제5항에 있어서, 캡처 및 검출 프로브쌍은:
a) 엑손19 결실의 검출을 위한 프로브 쌍, 여기서 캡처 프로브는 서열 번호:5 및 서열 번호:13으로 이루어지는 군으로부터 선택된 뉴클레오타이드 서열을 포함하고, 검출기 프로브는 서열 번호:6을 포함하는 것인, 프로브 쌍;
b) L858R의 검출을 위한 프로브 쌍, 여기서 캡처 프로브는 서열 번호:1 및 서열 번호:14로 이루어지는 군으로부터 선택된 뉴클레오타이드 서열을 포함하고, 검출기 프로브는 서열 번호:2를 포함하는 것인, 프로브 쌍; 및
c) T790M의 검출을 위한 프로브 쌍, 여기서 캡처 프로브는 서열 번호:9 및 서열 번호:15로 이루어지는 군으로부터 선택된 뉴클레오타이드 서열을 포함하고, 검출기 프로브는 서열 번호:10을 포함하는 것인, 프로브 쌍
으로 이루어지는 군으로부터 선택되는 것인, 시스템.
대상체에서 폐암을 검출하는 방법으로서,
대상체의 적어도 하나의 샘플을 얻는 단계;
적어도 하나의 샘플의 제1 부분을 표지된 검출기 프로브를 포함하는 용액과 혼합하는 단계;
혼합물을 제1항에의 시스템에 사용하기 위한 다중 웰 플레이트의 단일 웰에 첨가하는 단계로, 다중 웰 플레이트의 각각의 웰은 작업 전극, 상대 전극, 및 기준 전극을 포함하는 전극 칩을 포함하며; 작업 전극은 캡처 프로브가 내재된 전도성 중합체로 코팅되는 것인 단계;
순환 방형파 전기장을 전극 칩에 적용하는 단계; 및
전극 칩에서 전류를 측정하는 단계로서, 전류의 변화는 샘플 중의 폐암과 관련된 마커의 존재와 상관이 있는 것인 단계
를 포함하는, 방법.
제7항에 있어서, 적어도 하나의 세척 단계를 추가로 포함하며, 다중 웰 플레이트는 자동 플레이트 세척기를 사용하여 세척되는 것인, 방법.
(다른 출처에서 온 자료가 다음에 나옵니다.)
This is an optimization exercise on Yosys and OpenROAD, whose aim is small area, a short achievable clock period and few clock cycles, not a production implementation.
At most, simulation tests tie the RTL to the original design; equivalence was not proved.
No functional check of the RTL was part of runs 2 to 6.
The clock port is modelled as an ideal driver, which makes a skipped or thinned clock tree look cheaper than it is; a real chip needs a root buffer or a tree.
Power figures rest on the tool's default switching activity, not on a simulated workload.

### flow/run.sh
#!/bin/bash
set -euo pipefail
export CTS_ARGS="-sink_clustering_enable -repair_clock_nets -dont_use_dummy_load -buf_list sky130_fd_sc_hd__clkbuf_16 -sink_clustering_size 26 -sink_clustering_max_diameter 200 -sink_buffer_max_cap_derate 0.12"
export BUFFER_PORTS_ARGS="-buffer_cell sky130_fd_sc_hd__buf_2"
export POST_CTS_TCL="$(pwd)/flow/post_cts.tcl"
bash standard.sh > standard.log 2>&1
### flow/post_cts.tcl
set block [ord::get_db_block]
set clknet [[$block findBTerm clk] getNet]
set roots {}
foreach it [$clknet getITerms] { lappend roots [$it getInst] }
if {[llength $roots] == 1} {
  set root [lindex $roots 0]
  set onet [[$root findITerm X] getNet]
  set loads {}
  foreach it [$onet getITerms] {
    if {[$it getInst] != $root} { lappend loads $it }
  }
  if {[llength $loads] <= 4} {
    puts "post_cts: removing clock root buffer [$root getName], [llength $loads] loads move to the clock port"
    foreach it $loads { $it disconnect; $it connect $clknet }
    odb::dbInst_destroy $root
    odb::dbNet_destroy $onet
    set mids {}
    foreach it [$clknet getITerms] { lappend mids [$it getInst] }
    set n [llength $mids]
    foreach mid $mids {
      if {$n >= 4} break
      set mnet [[$mid findITerm X] getNet]
      set sinks {}
      foreach it [$mnet getITerms] {
        if {[$it getInst] != $mid} {
          set bb [[$it getInst] getBBox]
          lappend sinks [list [expr {[$bb xMin] + [$bb yMin] * 0}] $it]
        }
      }
      if {[llength $sinks] < 4} continue
      # order the loads by x, and give the half farther from the buffer to a copy
      set sinks [lsort -integer -index 0 $sinks]
      set half [expr {[llength $sinks] / 2}]
      set lo [lrange $sinks 0 [expr {$half - 1}]]
      set hi [lrange $sinks $half end]
      set name "[$mid getName]_b"
      set new [odb::dbInst_create $block [$mid getMaster] $name]
      set nnet [odb::dbNet_create $block "${name}_net"]
      $nnet setSigType CLOCK
      # place the copy at the centre of its loads
      set sx 0; set sy 0
      foreach s $hi { set bb [[[lindex $s 1] getInst] getBBox]; incr sx [$bb xMin]; incr sy [$bb yMin] }
      $new setLocation [expr {$sx / [llength $hi]}] [expr {$sy / [llength $hi]}]
      $new setPlacementStatus PLACED
      [$new findITerm A] connect $clknet
      [$new findITerm X] connect $nnet
      foreach s $hi { set it [lindex $s 1]; $it disconnect; $it connect $nnet }
      # move the original to the centre of the loads it keeps
      set sx 0; set sy 0
      foreach s $lo { set bb [[[lindex $s 1] getInst] getBBox]; incr sx [$bb xMin]; incr sy [$bb yMin] }
      $mid setLocation [expr {$sx / [llength $lo]}] [expr {$sy / [llength $lo]}]
      incr n
      puts "post_cts: split [$mid getName]: [llength $lo] + [llength $hi] loads"
    }
    detailed_placement
    estimate_parasitics -placement
    repair_timing_helper
    detailed_placement
    check_placement -verbose
  }
}
### standard.sh
#!/bin/bash
# synth_recipe.tcl (not shown) runs the flow's synth.tcl, then flattens the netlist and writes it again
# the make line also repeats each setting of config.mk as NAME=value (left out here)
make -C /OpenROAD-flow-scripts/flow DESIGN_CONFIG=/design/flow/config.mk WORK_HOME=/design/flow/orfs CLKGATE_MAP_FILE= SYNTH_SCRIPT=/design/flow/synth_recipe.tcl "${@:-finish}"
### config.mk
export PLATFORM = sky130hd
export DESIGN_NAME = lcd_ctrl
export DESIGN_NICKNAME = lcd_ctrl
export VERILOG_FILES = /design/flow/design.v
export SDC_FILE = /design/flow/constraint.sdc
export NUM_CORES = 4
export LEC_CHECK = 0
export ABC_AREA = 1
export ABC_CLOCK_PERIOD_IN_PS = 2000
export CAP_MARGIN = 20
export CORE_MARGIN = 2
export CORE_UTILIZATION = 40
export SETUP_SLACK_MARGIN = 3.5
export SLEW_MARGIN = 20
### constraint.sdc
create_clock -name core_clock -period 5.5 [get_ports {clk}]
set_input_delay 1.1000 -clock core_clock [delete_from_list [all_inputs] [get_ports {clk}]]
set_output_delay 1.1000 -clock core_clock [all_outputs]
set_load 0.01 [all_outputs]
### design.v
module lcd_ctrl(clk, reset, datain, cmd, cmd_valid, dataout, output_valid, busy);
input           clk;
input           reset;
input   [7:0]   datain;
input   [2:0]   cmd;
input           cmd_valid;
output  reg [7:0] dataout;
output  reg     output_valid;
output  reg     busy;
reg  [7:0] p [0:35];     
reg        loading;      
reg  [1:0] wr, wc;       
reg  [3:0] pq;           
reg  [1:0] pm;
reg        qv;           
reg        rd;           
reg  [3:0] rcnt;         
reg  [3:0] rq;           
integer i;
reg [7:0] g0, g1, g2, tap;
always @* begin
  case (rq[1:0])
    2'd0: begin g0 = p[0];  g1 = p[12]; g2 = p[24]; end
    2'd1: begin g0 = p[3];  g1 = p[15]; g2 = p[27]; end
    2'd2: begin g0 = p[6];  g1 = p[18]; g2 = p[30]; end
    default: begin g0 = p[9]; g1 = p[21]; g2 = p[33]; end
  endcase
  tap = rq[3] ? g2 : rq[2] ? g1 : g0;
end
wire       m0  = (pm == 2'd0);
wire       m2  = (pm == 2'd2);
reg [3:0] qm1, qm2, qm3, qp1, qp2;
integer k;
always @* begin
  qm1 = 4'd0; qm2 = 4'd0; qm3 = 4'd0; qp1 = 4'd0; qp2 = 4'd0;
  for (k = 0; k < 12; k = k + 1)
    if (pq == k) begin
      qm1 = (k + 11) % 12; qm2 = (k + 10) % 12; qm3 = (k + 9) % 12;
      qp1 = (k + 1) % 12;  qp2 = (k + 2) % 12;
    end
end
wire [1:0] pm_dec = m0 ? 2'd2 : {1'b0, pm[1]};           
wire [3:0] pq_dec = m0 ? qm1 : pq;
wire [1:0] pm_lf  = {pm[0], ~pm[1] & ~pm[0]};          
wire [3:0] pq_lf  = m2 ? pq : qm1;
wire [3:0] pq_up  = m0 ? qm3 : qm2;
wire [3:0] pq_dn  = m0 ? qp1 : qp2;
wire acc   = cmd_valid & ~busy;
wire s_ld  = acc & (cmd == 3'd1);
wire s_rt  = acc & (cmd == 3'd2) & (wc != 2'd3);
wire s_lf  = acc & (cmd == 3'd3) & (wc != 2'd0);
wire s_up  = acc & cmd[2] & ~cmd[0] & (wr != 2'd0);
wire s_dn  = acc & cmd[2] &  cmd[0] & (wr != 2'd3);
wire s_st  = ~(s_ld | s_rt | s_lf | s_up | s_dn);
wire [3:0] npq = ({4{s_ld}} & 4'd4) | ({4{s_rt}} & pq) | ({4{s_lf}} & pq_lf) |
                 ({4{s_up}} & pq_up) | ({4{s_dn}} & pq_dn) | ({4{s_st}} & pq_dec);
wire [1:0] npm = ({2{s_ld}} & 2'd2) | ({2{s_rt}} & pm) | ({2{s_lf}} & pm_lf) |
                 ({2{s_up | s_dn | s_st}} & pm_dec);
reg [3:0] rq_inc, rcnt_inc;
always @* begin
  rq_inc = 4'd0; rcnt_inc = 4'd0;
  for (k = 0; k < 12; k = k + 1)
    if (rq == k) rq_inc = (k + 1) % 12;
  for (k = 0; k < 8; k = k + 1)
    if (rcnt == k) rcnt_inc = k + 1;
end
wire last    = rcnt[3];
wire free    = last;
wire start   = qv & free & (pm == 2'd1) & (~loading | (pq == 4'd9));
wire ldend   = (pq == 4'd5) & m0;
reg        nrd;
reg  [3:0] nrcnt, nrq;
always @* begin
  nrd = rd; nrcnt = rcnt; nrq = rq;
  if (reset) begin
    nrd = 1'b0;
    nrcnt = 4'd8;
  end else if (start) begin
    nrd = 1'b1;
    nrcnt = 4'd0;
    nrq = pq;
  end else if (rd & ~last) begin
    nrcnt = rcnt_inc;
    if (rcnt == 4'd2 || rcnt == 4'd5)
      nrq = rq_inc;
  end else begin
    nrd = 1'b0;
  end
end
wire unsafe_st = (pq == 4'd8) | (pq == 4'd9) | (pq == 4'd10);
wire unsafe_rd = rd & (((rq == 4'd8) & (rcnt == 4'd0)) |
                       ((rq == 4'd9) & (rcnt <= 4'd2)) |
                       ((rq == 4'd10) & ((rcnt == 4'd0) | (rcnt == 4'd3))));
wire unsafe = start ? unsafe_st : unsafe_rd;
wire early = qv & (pm == 2'd2) & (last | (rcnt[2] & rcnt[1] & rcnt[0])) &
             ~loading & ~unsafe_st;
wire       nload = ~reset & (s_ld | (loading & ~ldend));
wire       nqv   = ~reset & (acc | (qv & ~start));
always @(posedge clk) begin
  for (i = 0; i < 35; i = i + 1)
    p[i] <= p[i+1];
  p[35] <= loading ? datain : p[0];
  dataout <= tap;
  loading <= nload;
  qv      <= nqv;
  busy    <= ~reset & (acc | (loading & ~ldend) | (qv & ~start & ~early) | unsafe);
  output_valid <= ~reset & rd;
  pq <= npq;
  pm <= npm;
  if (s_ld) begin
    wr <= 2'd2; wc <= 2'd2;
  end else begin
    if (s_rt) wc <= {wc[1] ^ wc[0], ~wc[0]};
    if (s_lf) wc <= {wc[1] ^ ~wc[0], ~wc[0]};
    if (s_up) wr <= {wr[1] ^ ~wr[0], ~wr[0]};
    if (s_dn) wr <= {wr[1] ^ wr[0], ~wr[0]};
  end
  rd   <= nrd;
  rcnt <= nrcnt;
  rq   <= nrq;
end
endmodule
==> results.txt, run 1 <==
- Vias: 4798
- Global-route wire length before repair: 23.6 mm
- Die Width: 149 um
- Sink of the worst hold path: p[34][0]
- Met1 WL: 7.54 mm
- WL per Instance: 13.7 um
- PortBufs: 23
- Setup TNS: 0 ns
- Slowest CP cell: dfxtp_2
- Core Rows: 53
- Most common cell after layout, fill and taps aside: dfxtp_1
- Largest net degree at the start of global routing: 27
- Post-Syn Nets: 776
- Comb power frac: 10.4%
- Reg2reg end: rq[3]
- YS warnings: 2
- Slew Limit Fails: 0
- Syn Std Cell Area: 8400 sq um
- Layout cell share with drive strength beyond 1: 10.7%
- Num ports: 24
- Final setup margin: 3.64 ns
- Dpl cell area: 8750 sq um
- Clock slew at reported path FFs: 0.10 ns
- Initial Utilization: 40.3%
- Lkg Pwr: 3.93 nW
- Hold WS: 0.276 ns
- Post-Route WL: 14.7 mm
- Drt first pass iters: 4
- Setup skew after layout: 0.0570 ns
- Ant diodes: 0
- Top layer in use: met4
- P_int: 3.14 mW
- Power Density: 443 nW/um^2
- Worst Reg-to-Reg Cells: 8
- Critical R2R Launch: pq[3]
- HP Class: register to register
- Critical setup path kind: register to output pin
- Worst-margin pin slew: 0.813 ns
- Max Clock Freq: 0.538 GHz
- CP bufs+invs: 1
- Max FO, Critical Path: 1
- NetSw: 1.00 mW
- Vias in the first global route: 4554
- Status: no timing/DRC/antenna violations
- Gr ovfl total: 0
- Final Hold Viols: 0
- Worst skew pair latency: 0.31 ns
- Initial antenna violation count: 0
- Vias/cell: 4.47
- Met3 wire len: 517 um
- Post-DP HPWL: 9.14 mm
- Nets: 814
- Die height: 149 um
- 1st-iter DRT viols: 226
- CP arrival: 0.76 ns
- Rel. slew slack: 45.7%
- CTS sink count: 319
- RSZ-0062 raised after global routing: false
- Area Overhead vs Synth: 11.3%
- Tmin final: 1.86 ns
- Commonest non-fill, non-tap cells in the layout: dfxtp_1, nand2_1, nand3_1, nor2_1, inv_1
- Yosys cell types: 29
- FF+latch count, synth: 319
- Critical path data required time: 4.40 ns
- Net Sw Frac: 24.2%
- Crit path cell chain: buf_2
- Met2 wire length: 6.42 mm
- Hold path start: p[35][0]
- Die Area: 22200 sq um
- Sequential fraction of the synthesis area: 76.5%
- Final worst path period share: 33.8%
- Largest stage delay on the critical path: 0.33 ns
- R2r setup slk: 3.67 ns
- Core Region: 20800 sq um
- Synth Area per Inst: 11.0 sq um
- RD Place Congestion: 0.850
- Setup crit end kind: output pin
- ANT nets after route: 0
- Hold Path Cell Cnt: 0
- GR Util All Layers: 13.6%
- Final instance area: 9350 sq um
- Final Setup Violations: 0
- Pre-CTS setup slack: 3.21 ns
- Peak supply drop: 0.206 mV
- Flop pwr share: 60.8%
- CP top delay family: flip-flops
- Setup crit start: dataout[0]
- Residual DRC count: 0
- Max-cap violations: 0
- Mapped Cells: 762
- Clk network pwr share: 28.7%
- CP Launch Type: register
## cell type report, clock buffers not listed
cell class	instances	area, sq um
repair buffers	35	236
flip-flops and latches	319	6440
well taps	275	344
multi-input cells	384	1730
inverters	43	174
plain buffers	2	50.0
fillers	1956	11500
## cells by family (layout without fill, tap and decap cells)
logic type / Yosys count / after routing / share of synthesized area [%]
flip-flops: 319 / 319 / 76.5
AND/OR/NAND/NOR: 326 / 327 / 16.4
AO/OA/AOI/OAI: 57 / 57 / 3.81
buffers and inverters: 60 / 95 / 3.25
## layer usage
layer | vias up | GRT usage (%)
met4 | 0 | 3.86
met1 | 2230 | 19.6
met2 | 61 | 20.6
li1 | 2488 | -
met5 | - | 0
met3 | 19 | 2.97
## through the flow
step                total power, mW  cells  utilization, %
finish                         4.14   1073            44.9
global route                   4.35   1073            44.9
detailed placement             2.99   1044            42.0
global placement               2.99   1044            42.0
floorplan                      2.87    762               -
## power by group through the flow
stage / clock, mW / sequential [mW] / combinational [mW]
finish: 1.19 / 2.52 / 0.432
global route: 1.31 / 2.54 / 0.503
detailed placement: 0 / 2.57 / 0.420
global placement: 0 / 2.57 / 0.416
floorplan: 0 / 2.53 / 0.344
## worst max-delay path by stage
stage / slack (ns) / cells after the start / to
floorplan: 3.55 / 7 / pq[3]
global placement: 3.24 / 6 / pm[1]
detailed placement: 3.21 / 6 / pm[0]
global route: 3.52 / 8 / rq[3]
finish: 3.64 / 1 / dataout[0]
## cells in the mapped netlist (all sizes together)
cell type,number,area share [%]
edfxtp,4,1.4
o21ai,26,1.5
o2111ai,1,0.10
nand3,44,2.6
buf,16,1.3
clkbuf,1,0.045
nand4,18,1.3
nand2,211,9.5
o21a,1,0.089
o211ai,6,0.54
nor2,46,2.5
o221ai,3,0.31
inv,41,1.8
or2,5,0.37
o31ai,1,0.089
a21oi,19,1.1
clkinv,2,0.089
nor3,2,0.12
dfxtp,315,75
## sequential cells by signal, indices dropped and copies added (netlist names)
name / flops
busy: 1
dataout: 8
loading: 1
output_valid: 1
p: 288
pm: 2
pq: 4
qv: 1
rcnt: 4
rd: 1
rq: 4
wc: 2
wr: 2
Testbench counts, summed over its fixed seeds: cycles 12,034.
==> inputs of run 2 (changes only) <==
--- a/design.v
+++ b/design.v
@@ -13,4 +13,5 @@
 reg  [3:0] pq;           
 reg  [1:0] pm;
+reg  [2:0] corr;         
 reg        qv;           
 reg        rd;           
@@ -53,6 +54,19 @@
 wire s_dn  = acc & cmd[2] &  cmd[0] & (wr != 2'd3);
 wire s_st  = ~(s_ld | s_rt | s_lf | s_up | s_dn);
-wire [3:0] npq = ({4{s_ld}} & 4'd4) | ({4{s_rt}} & pq) | ({4{s_lf}} & pq_lf) |
-                 ({4{s_up}} & pq_up) | ({4{s_dn}} & pq_dn) | ({4{s_st}} & pq_dec);
+wire m1 = (pm == 2'd1);
+wire [2:0] ncorr = ~acc ? 3'd0 : s_ld ? 3'd5 : s_rt ? 3'd0 : s_lf ? 3'd2 :
+                   s_up ? 3'd3 : s_dn ? 3'd4 : 3'd1;
+reg  [3:0] npq, pq_s;
+always @* begin
+  case (corr)
+    3'd1:    begin npq = m1 ? pq  : qm1; pq_s = pq;  end    
+    3'd2:    begin npq = qm1;            pq_s = qm1; end    
+    3'd3:    begin npq = m1 ? qm2 : qm3; pq_s = qm2; end    
+    3'd4:    begin npq = m1 ? qp2 : qp1; pq_s = qp2; end    
+    3'd5:    begin npq = 4'd4;           pq_s = pq;  end    
+    default: begin npq = m0 ? qm1 : pq;  pq_s = pq;  end    
+  endcase
+  if (acc) npq = pq;
+end
 wire [1:0] npm = ({2{s_ld}} & 2'd2) | ({2{s_rt}} & pm) | ({2{s_lf}} & pm_lf) |
                  ({2{s_up | s_dn | s_st}} & pm_dec);
@@ -79,5 +93,5 @@
     nrd = 1'b1;
     nrcnt = 4'd0;
-    nrq = pq;
+    nrq = pq_s;
   end else if (rd & ~last) begin
     nrcnt = rcnt_inc;
@@ -88,5 +102,6 @@
   end
 end
-wire unsafe_st = (pq == 4'd8) | (pq == 4'd9) | (pq == 4'd10);
+wire unsafe_st = (pq_s == 4'd8) | (pq_s == 4'd9) | (pq_s == 4'd10);
+wire unsafe_nx = (npq == 4'd8) | (npq == 4'd9) | (npq == 4'd10);
 wire unsafe_rd = rd & (((rq == 4'd8) & (rcnt == 4'd0)) |
                        ((rq == 4'd9) & (rcnt <= 4'd2)) |
@@ -94,5 +109,5 @@
 wire unsafe = start ? unsafe_st : unsafe_rd;
 wire early = qv & (pm == 2'd2) & (last | (rcnt[2] & rcnt[1] & rcnt[0])) &
-             ~loading & ~unsafe_st;
+             ~loading & ~unsafe_nx;
 wire       nload = ~reset & (s_ld | (loading & ~ldend));
 wire       nqv   = ~reset & (acc | (qv & ~start));
@@ -108,4 +123,5 @@
   pq <= npq;
   pm <= npm;
+  corr <= ncorr;
   if (s_ld) begin
     wr <= 2'd2; wc <= 2'd2;
==> flow/post_cts.tcl (replaced) <==
set block [ord::get_db_block]
set clknet [[$block findBTerm clk] getNet]
set roots {}
foreach it [$clknet getITerms] { lappend roots [$it getInst] }
if {[llength $roots] == 1} {
  set root [lindex $roots 0]
  set onet [[$root findITerm X] getNet]
  set loads {}
  foreach it [$onet getITerms] {
    if {[$it getInst] != $root} { lappend loads $it }
  }
  if {[llength $loads] <= 4} {
    puts "post_cts: removing clock root buffer [$root getName], [llength $loads] loads move to the clock port"
    foreach it $loads { $it disconnect; $it connect $clknet }
    odb::dbInst_destroy $root
    odb::dbNet_destroy $onet
    estimate_parasitics -placement
    repair_timing_helper
    detailed_placement
    check_placement -verbose
  }
}
--- a/config.mk
+++ b/config.mk
@@ -6,5 +6,4 @@
 export NUM_CORES = 4
 export LEC_CHECK = 0
-export ABC_AREA = 1
 export ABC_CLOCK_PERIOD_IN_PS = 2000
 export CAP_MARGIN = 20
==> results.txt, run 2 <==
- Yosys cell types: 64 (was 29)
- Tmin final: 2.00 ns (was 1.86 ns)
- Commonest non-fill, non-tap cells in the layout: dfxtp_1, nand2_1, mux4_2, nor2_1, o21ai_0 (was dfxtp_1, nand2_1, nand3_1, nor2_1, inv_1)
- Clock slew at reported path FFs: 0.10 ns (about the same)
- Rel. slew slack: 43.2% (was 45.7%)
- Post-synth EDFFs: 4 (unchanged)
- Initial Utilization: 40.6% (was 40.3%)
- Post-DP HPWL: 8.92 mm (was 9.14 mm)
- CP top delay family: simple AND/OR/NAND/NOR gates (was flip-flops)
- Max FO, Critical Path: 5 (was 1)
- CP arrival: 2.22 ns (was 0.76 ns)
- Slew Limit Fails: 0 (unchanged)
- Critical R2R Launch: rq[2] (was pq[3])
- Most frequent cell after synthesis: dfxtp_1 (unchanged)
- Core Region: 21800 sq um (was 20800 sq um)
- Largest register FFs: 288 (unchanged)
- Ant diodes: 0 (unchanged)
- YS warnings: 2 (unchanged)
- Critical setup path kind: input pin to register (was register to output pin)
- Top Registers: p (288), dataout (8) (unchanged)
- Residual DRC count: 0 (unchanged)
- Mapped Cells: 635 (was 762)
- Syn Std Cell Area: 8820 sq um (was 8400 sq um)
- Num ports: 24 (unchanged)
- ANT nets after route: 0 (unchanged)
- Core Rows: 54 (was 53)
- FF+latch count, synth: 322 (was 319)
- Slowest CP cell: nor3_4 (was dfxtp_2)
- Layout cell share with drive strength beyond 1: 19.4% (was 10.7%)
- Vias/cell: 4.95 (was 4.47)
- Nets: 677 (was 814)
- GR Util All Layers: 12.1% (was 13.6%)
- Die height: 153 um (was 149 um)
- Ys async rst share: 0% (unchanged)
- Worst-margin pin slew: 0.852 ns (was 0.813 ns)
- Vias: 4659 (was 4798)
- Final worst path period share: 36.3% (was 33.8%)
- Largest net degree at the start of global routing: 27 (unchanged)
- WL per Instance: 15.5 um (was 13.7 um)
- Most common cell after layout, fill and taps aside: dfxtp_1 (unchanged)
- Post-layout util: 45.2% (was 44.9%)
- Vias in the first global route: 4487 (was 4554)
- CP bufs+invs: 2 (was 1)
- Hold WS: 0.287 ns (was 0.276 ns)
- Cells after DPL: 907 (was 1044)
- Post-Syn Nets: 649 (was 776)
- Setup crit start: cmd_valid (was dataout[0])
- Drt first pass iters: 5 (was 4)
- Initial antenna violation count: 0 (unchanged)
- Top cell type's share of synthesized area: 72.1% (was 75.1%)
- Synth Area per Inst: 13.9 sq um (was 11.0 sq um)
- Lkg Pwr: 3.76 nW (was 3.93 nW)
- Power Density: 440 nW/um^2 (was 443 nW/um^2)
- CP Launch Type: input pin (was register)
- Die Width: 153 um (was 149 um)
- Gr ovfl total: 0 (unchanged)
- Hold path start: p[4][2] (was p[35][0])
- Setup crit end kind: register (was output pin)
- Die Area: 23300 sq um (was 22200 sq um)
- Max-cap violations: 0 (unchanged)
- Setup skew after layout: 0.0433 ns (was 0.0570 ns)
- CTS sink count: 322 (was 319)
- Ys flop type: dfxtp_1 (unchanged)
- Final instance count without filler cells: 941 (was 1073)
- Status: no timing/DRC/antenna violations (unchanged)
- 1st-iter DRT viols: 353 (was 226)
- Peak supply drop: 0.244 mV (was 0.206 mV)
- PortBufs: 23 (unchanged)
- Max Clock Freq: 0.501 GHz (was 0.538 GHz)
- Crit path cell chain: buf_2, nor2b_4, nor3_4, buf_4, a31o_1, o211a_1, o32ai_2 (was buf_2)
- Final Hold Viols: 0 (unchanged)
- Largest stage delay on the critical path: 0.30 ns (was 0.33 ns)
- RSZ-0062 raised after global routing: true (was false)
- Final Setup Violations: 0 (unchanged)
- RD Place Congestion: 0.846 (was 0.850)
- Synth area leader: dfxtp_1 (unchanged)
- Area Overhead vs Synth: 11.4% (was 11.3%)
- Post-synth top cells: dfxtp_1, nand2_1, mux4_2, nor2_1, o21ai_0 (was dfxtp_1, nand2_1, nand3_1, nor2_1, inv_1)
- Global-route wire length before repair: 23.4 mm (was 23.6 mm)
- Largest cells by area after synthesis: dfxtp_1, mux4_2, edfxtp_1, nand2_1, o21ai_0 (was dfxtp_1, nand2_1, nand3_1, nor2_1, inv_1)
- Setup TNS: 0 ns (unchanged)
- Worst skew pair latency: 0.36 ns (was 0.31 ns)
- Most flops, register: p (unchanged)
- Post-Route WL: 14.6 mm (was 14.7 mm)
- HP Class: register to register (unchanged)
- Sequential fraction of the synthesis area: 73.5% (was 76.5%)
- Critical path data required time: 5.72 ns (was 4.40 ns)
## run 2: kinds of logic (layout without fill, tap and decap cells)
logic type,count (synthesis),in the layout,share of synthesized area (%)
AO/OA/AOI/OAI,106,106,8.37
XOR/XNOR,8,8,0.794
buffers and inverters,42,67,2.16
flip-flops,322,322,73.5
AND/OR/NAND/NOR,114,115,6.76
multiplexers,43,43,8.41
## run 2: path summary, 6_finish.rpt
check / endpoint / slack [ns] / cells past startpoint
worst max-delay path: busy / 3.50 / 7
worst min-delay path: p[3][2] / 0.29 / 0
worst max register to register: busy / 3.57 / 4
worst min register to register: p[3][2] / 0.29 / 0
## run 2: cell type report
class	instances	area, sq um
clock buffer	15	375
fill	1934	11900
timing repair buffer	43	304
multi-input combinational	272	2250
tap	280	350
inverter	9	33.8
sequential	322	6520
## run 2: report_power, final
| part | leakage, nW | switching (mW) | internal, mW |
|---|---|---|---|
| Combinational | 0.955 | 0.326 | 0.264 |
| Sequential | 2.62 | 0.156 | 2.46 |
| Clock | 0.185 | 0.625 | 0.491 |
## run 2: metal layers
metal	up-vias	wire, um	global-route usage (%)
li1	2254	-	-
met1	2273	7090	17.4
met2	108	6610	19.1
met3	24	619	2.05
met4	0	302	3.40
met5	-	0	0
제7항에 있어서, 신호를 증폭시키는 단계를 추가로 포함하며, 방법은:
a) 적어도 하나의 샘플의 제1 부분을 비오틴 표지된 검출기 프로브를 포함하는 용액과 혼합하는 단계
b) 혼합물을 제1항의 시스템에서 사용하기 위해 다중 웰 플레이트의 단일 웰에 첨가하는 단계로서, 다중 웰 플레이트의 각각의 웰은 작업 전극, 상대 전극, 및 기준 전극을 포함하는 전극 칩을 포함하며; 작업 전극은 캡처 프로브가 내재된 전도성 중합체로 코팅되는 것인, 단계;
c) 순환 방형파 전기장을 전극 칩에 적용하는 단계;
d) 제1 라운드의 스트렙트아비딘 결합 서양고추냉이 과산화효소(HRP)를 웰에 첨가하는 단계,
e) 비오틴 표지된 항-HRP 항체를 웰에 첨가하는 단계,
f) 제2 라운드의 스트렙트아비딘 결합 HRP를 웰에 첨가하는 단계, 및
g) 전극 칩에서 전류를 측정하는 단계로서, 전류의 변화는 샘플 중의 폐암과 관련된 마커의 존재와 상관이 있는 것인, 단계
를 포함하는 방법.
제7항에 있어서, 적어도 하나의 시약은 사용 전에 4℃에서 유지되는 것인, 방법.
제7항에 있어서, 캡처 및 검출기 프로브의 적어도 하나는 폐암의 마커를 포함하는 핵산 분자에 혼성화되는 것인, 방법.
제11항에 있어서, 핵산 분자는 순환 종양 DNA(ctDNA) 분자인 것인, 방법.
제7항에 있어서, 캡처 프로브는 폴리A 영역을 포함하는 것인, 방법.
제7항에 있어서, 폐암의 마커는 엑손19 결실, T790M, L858R, c.2235_2249 del18, c.2236_2250 del18, c.2240_2257 del18, c.2239_2248TTAAGAGAAG>C, c.2239_2247delTTAAGAGAA 및 c.2239_2248 del11로 이루어지는 군으로부터 선택된 EGFR의 변이체인 것인, 방법.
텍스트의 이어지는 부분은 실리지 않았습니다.